Data entries:
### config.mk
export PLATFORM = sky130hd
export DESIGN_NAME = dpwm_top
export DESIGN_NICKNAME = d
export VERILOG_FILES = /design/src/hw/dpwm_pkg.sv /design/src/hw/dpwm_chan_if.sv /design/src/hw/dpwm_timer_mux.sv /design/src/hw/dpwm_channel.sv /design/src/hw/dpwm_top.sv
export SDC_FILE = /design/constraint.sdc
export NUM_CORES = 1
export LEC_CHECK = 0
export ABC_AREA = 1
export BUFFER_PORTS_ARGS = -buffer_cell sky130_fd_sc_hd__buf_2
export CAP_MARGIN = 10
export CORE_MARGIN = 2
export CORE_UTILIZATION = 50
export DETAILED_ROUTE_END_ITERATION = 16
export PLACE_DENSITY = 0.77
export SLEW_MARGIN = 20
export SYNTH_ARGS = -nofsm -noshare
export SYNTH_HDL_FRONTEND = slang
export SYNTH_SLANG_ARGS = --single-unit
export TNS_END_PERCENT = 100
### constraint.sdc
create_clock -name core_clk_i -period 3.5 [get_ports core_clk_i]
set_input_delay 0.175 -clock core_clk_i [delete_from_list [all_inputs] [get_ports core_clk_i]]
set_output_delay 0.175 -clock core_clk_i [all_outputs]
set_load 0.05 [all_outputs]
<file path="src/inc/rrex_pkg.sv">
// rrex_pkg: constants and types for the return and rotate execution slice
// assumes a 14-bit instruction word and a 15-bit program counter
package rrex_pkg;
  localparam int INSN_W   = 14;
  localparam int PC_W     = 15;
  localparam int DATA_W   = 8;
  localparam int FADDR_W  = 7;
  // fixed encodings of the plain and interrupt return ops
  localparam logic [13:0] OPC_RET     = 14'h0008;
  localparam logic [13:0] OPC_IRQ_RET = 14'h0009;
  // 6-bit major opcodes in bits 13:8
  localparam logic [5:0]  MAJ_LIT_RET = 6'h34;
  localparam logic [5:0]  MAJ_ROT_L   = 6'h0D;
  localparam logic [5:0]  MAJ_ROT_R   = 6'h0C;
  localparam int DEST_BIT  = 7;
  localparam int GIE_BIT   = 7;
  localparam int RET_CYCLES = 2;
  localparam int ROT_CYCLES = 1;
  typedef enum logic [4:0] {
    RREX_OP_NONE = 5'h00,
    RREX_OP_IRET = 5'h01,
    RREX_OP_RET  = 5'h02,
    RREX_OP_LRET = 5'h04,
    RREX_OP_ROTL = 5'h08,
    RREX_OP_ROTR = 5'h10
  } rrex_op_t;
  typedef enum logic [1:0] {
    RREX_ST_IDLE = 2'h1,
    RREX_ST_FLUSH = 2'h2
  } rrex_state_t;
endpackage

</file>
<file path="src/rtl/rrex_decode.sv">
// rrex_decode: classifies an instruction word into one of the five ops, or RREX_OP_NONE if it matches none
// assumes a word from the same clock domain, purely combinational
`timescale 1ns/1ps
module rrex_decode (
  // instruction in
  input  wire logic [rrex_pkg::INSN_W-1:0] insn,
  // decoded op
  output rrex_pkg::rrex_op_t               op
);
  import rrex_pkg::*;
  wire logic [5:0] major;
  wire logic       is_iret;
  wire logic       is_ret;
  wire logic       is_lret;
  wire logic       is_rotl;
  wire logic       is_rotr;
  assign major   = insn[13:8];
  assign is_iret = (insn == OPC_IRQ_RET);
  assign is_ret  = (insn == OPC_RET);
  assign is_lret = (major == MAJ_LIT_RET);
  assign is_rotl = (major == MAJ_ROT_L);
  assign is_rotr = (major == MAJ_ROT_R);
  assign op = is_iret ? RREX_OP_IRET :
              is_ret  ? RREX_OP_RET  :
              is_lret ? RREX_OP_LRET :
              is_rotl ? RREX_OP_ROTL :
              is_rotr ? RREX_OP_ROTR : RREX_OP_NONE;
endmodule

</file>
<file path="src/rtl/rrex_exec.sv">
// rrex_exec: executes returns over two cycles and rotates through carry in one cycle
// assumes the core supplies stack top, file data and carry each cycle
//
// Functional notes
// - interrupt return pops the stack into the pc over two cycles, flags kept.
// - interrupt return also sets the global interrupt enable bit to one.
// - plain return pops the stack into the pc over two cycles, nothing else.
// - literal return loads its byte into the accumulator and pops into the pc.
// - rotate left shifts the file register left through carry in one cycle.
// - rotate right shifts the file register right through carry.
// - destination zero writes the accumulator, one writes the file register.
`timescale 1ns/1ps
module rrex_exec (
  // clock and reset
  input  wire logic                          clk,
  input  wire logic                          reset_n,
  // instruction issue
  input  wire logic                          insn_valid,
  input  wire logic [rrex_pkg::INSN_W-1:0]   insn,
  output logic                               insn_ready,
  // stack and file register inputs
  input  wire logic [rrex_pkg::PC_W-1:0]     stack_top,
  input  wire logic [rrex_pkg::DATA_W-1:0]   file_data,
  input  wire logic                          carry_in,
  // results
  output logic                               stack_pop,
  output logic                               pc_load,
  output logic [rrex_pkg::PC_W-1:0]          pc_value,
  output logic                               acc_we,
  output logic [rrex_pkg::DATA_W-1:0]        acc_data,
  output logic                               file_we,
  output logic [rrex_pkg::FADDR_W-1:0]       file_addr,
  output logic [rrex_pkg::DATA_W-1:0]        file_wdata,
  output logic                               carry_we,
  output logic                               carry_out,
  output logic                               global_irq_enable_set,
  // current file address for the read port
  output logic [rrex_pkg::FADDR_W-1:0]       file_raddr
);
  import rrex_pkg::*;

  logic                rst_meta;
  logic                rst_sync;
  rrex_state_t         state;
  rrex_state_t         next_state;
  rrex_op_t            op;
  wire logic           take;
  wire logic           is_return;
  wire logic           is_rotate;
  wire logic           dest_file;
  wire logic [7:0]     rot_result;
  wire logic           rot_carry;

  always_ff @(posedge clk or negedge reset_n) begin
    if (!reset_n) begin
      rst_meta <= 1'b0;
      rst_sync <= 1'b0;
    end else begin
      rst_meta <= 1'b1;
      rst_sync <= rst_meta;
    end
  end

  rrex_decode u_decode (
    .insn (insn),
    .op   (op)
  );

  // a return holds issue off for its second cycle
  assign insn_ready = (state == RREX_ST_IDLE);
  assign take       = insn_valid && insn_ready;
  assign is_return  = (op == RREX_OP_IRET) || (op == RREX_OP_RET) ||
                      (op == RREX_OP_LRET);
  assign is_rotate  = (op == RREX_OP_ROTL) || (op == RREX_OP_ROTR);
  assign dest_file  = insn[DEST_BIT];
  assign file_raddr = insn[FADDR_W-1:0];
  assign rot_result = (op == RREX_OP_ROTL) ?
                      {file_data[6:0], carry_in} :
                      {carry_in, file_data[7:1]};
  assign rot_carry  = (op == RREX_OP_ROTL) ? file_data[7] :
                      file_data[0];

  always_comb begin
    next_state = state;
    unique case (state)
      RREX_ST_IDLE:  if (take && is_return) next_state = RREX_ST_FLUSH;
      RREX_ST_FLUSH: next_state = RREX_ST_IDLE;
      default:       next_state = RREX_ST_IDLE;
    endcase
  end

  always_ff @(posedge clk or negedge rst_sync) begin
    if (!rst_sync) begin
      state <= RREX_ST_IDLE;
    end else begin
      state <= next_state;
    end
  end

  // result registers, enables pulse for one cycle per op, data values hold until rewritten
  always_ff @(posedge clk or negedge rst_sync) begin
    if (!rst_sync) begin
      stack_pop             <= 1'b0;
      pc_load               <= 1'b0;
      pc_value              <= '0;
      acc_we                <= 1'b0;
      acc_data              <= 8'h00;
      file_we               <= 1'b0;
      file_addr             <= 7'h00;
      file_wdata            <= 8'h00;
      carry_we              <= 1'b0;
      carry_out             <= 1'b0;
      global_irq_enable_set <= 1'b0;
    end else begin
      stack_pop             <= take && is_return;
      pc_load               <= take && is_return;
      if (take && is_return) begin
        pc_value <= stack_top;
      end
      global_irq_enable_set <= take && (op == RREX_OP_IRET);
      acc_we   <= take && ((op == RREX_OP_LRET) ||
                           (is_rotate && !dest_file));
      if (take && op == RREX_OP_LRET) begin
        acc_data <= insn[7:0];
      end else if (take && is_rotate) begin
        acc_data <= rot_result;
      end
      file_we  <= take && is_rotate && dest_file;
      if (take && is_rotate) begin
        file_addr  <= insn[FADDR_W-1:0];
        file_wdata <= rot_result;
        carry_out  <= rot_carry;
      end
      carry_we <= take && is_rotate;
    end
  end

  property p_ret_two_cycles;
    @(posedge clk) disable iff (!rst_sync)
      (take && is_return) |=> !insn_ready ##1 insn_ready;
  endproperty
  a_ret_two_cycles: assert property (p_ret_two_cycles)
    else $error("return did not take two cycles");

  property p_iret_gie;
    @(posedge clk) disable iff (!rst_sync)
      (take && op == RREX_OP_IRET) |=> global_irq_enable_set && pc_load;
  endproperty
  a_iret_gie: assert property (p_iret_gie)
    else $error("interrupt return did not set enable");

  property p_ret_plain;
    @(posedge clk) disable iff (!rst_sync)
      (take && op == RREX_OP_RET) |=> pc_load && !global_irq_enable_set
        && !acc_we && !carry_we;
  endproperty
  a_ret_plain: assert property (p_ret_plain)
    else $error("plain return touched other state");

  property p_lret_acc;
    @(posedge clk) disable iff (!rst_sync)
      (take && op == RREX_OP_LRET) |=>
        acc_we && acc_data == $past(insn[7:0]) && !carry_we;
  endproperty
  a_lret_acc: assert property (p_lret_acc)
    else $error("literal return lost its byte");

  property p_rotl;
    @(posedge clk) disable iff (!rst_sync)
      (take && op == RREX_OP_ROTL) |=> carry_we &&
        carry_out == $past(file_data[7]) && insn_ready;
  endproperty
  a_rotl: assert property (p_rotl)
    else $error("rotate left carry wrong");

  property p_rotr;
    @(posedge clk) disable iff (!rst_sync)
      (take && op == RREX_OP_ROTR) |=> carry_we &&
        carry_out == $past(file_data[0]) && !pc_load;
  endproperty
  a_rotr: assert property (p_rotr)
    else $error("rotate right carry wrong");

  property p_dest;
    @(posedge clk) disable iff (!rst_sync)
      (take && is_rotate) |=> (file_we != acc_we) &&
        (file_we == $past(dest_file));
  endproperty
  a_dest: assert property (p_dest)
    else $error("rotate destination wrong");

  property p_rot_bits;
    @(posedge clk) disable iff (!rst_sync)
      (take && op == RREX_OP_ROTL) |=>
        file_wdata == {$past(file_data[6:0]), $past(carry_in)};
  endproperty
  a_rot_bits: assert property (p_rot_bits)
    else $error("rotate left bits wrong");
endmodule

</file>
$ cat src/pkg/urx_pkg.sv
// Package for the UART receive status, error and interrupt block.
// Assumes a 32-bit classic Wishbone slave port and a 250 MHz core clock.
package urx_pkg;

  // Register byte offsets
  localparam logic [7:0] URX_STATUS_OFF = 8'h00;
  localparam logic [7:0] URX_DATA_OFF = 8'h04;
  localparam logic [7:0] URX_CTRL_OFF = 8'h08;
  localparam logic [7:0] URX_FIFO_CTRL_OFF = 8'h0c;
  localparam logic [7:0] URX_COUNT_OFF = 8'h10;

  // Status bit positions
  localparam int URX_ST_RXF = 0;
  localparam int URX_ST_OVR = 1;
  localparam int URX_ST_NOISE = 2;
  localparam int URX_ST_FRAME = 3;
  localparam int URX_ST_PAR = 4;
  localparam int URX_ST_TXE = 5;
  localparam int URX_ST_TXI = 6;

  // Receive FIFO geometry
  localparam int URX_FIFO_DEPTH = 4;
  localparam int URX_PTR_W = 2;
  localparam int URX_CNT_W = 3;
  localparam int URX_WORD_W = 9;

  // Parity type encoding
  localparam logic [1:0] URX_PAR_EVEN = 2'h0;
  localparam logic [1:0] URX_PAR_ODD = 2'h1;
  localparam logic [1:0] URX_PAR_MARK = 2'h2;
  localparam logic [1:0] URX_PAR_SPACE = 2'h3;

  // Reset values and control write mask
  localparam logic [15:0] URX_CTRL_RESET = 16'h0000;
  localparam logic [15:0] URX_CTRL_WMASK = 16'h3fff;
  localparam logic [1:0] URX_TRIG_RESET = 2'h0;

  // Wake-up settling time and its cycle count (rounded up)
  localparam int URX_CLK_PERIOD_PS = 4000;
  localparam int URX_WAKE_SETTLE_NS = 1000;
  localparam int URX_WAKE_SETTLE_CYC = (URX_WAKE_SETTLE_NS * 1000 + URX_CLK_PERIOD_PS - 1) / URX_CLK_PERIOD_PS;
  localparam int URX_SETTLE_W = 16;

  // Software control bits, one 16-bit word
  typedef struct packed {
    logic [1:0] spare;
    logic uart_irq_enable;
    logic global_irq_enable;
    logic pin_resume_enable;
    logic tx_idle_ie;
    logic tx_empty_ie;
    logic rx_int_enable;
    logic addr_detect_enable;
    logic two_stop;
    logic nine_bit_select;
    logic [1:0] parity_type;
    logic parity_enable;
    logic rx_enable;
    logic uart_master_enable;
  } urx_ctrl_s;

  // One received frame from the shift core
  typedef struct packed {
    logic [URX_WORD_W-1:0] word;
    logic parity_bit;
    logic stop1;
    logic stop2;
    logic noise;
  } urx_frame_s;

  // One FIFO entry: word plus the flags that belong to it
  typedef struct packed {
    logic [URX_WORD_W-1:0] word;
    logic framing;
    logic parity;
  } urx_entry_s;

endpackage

## Your assignment:
Please restate only the opening stretch of the records above: every line from the first through the one containing "export SLEW_MARGIN = 20", exactly as written.

## Written response:
### config.mk
export PLATFORM = sky130hd
export DESIGN_NAME = dpwm_top
export DESIGN_NICKNAME = d
export VERILOG_FILES = /design/src/hw/dpwm_pkg.sv /design/src/hw/dpwm_chan_if.sv /design/src/hw/dpwm_timer_mux.sv /design/src/hw/dpwm_channel.sv /design/src/hw/dpwm_top.sv
export SDC_FILE = /design/constraint.sdc
export NUM_CORES = 1
export LEC_CHECK = 0
export ABC_AREA = 1
export BUFFER_PORTS_ARGS = -buffer_cell sky130_fd_sc_hd__buf_2
export CAP_MARGIN = 10
export CORE_MARGIN = 2
export CORE_UTILIZATION = 50
export DETAILED_ROUTE_END_ITERATION = 16
export PLACE_DENSITY = 0.77
export SLEW_MARGIN = 20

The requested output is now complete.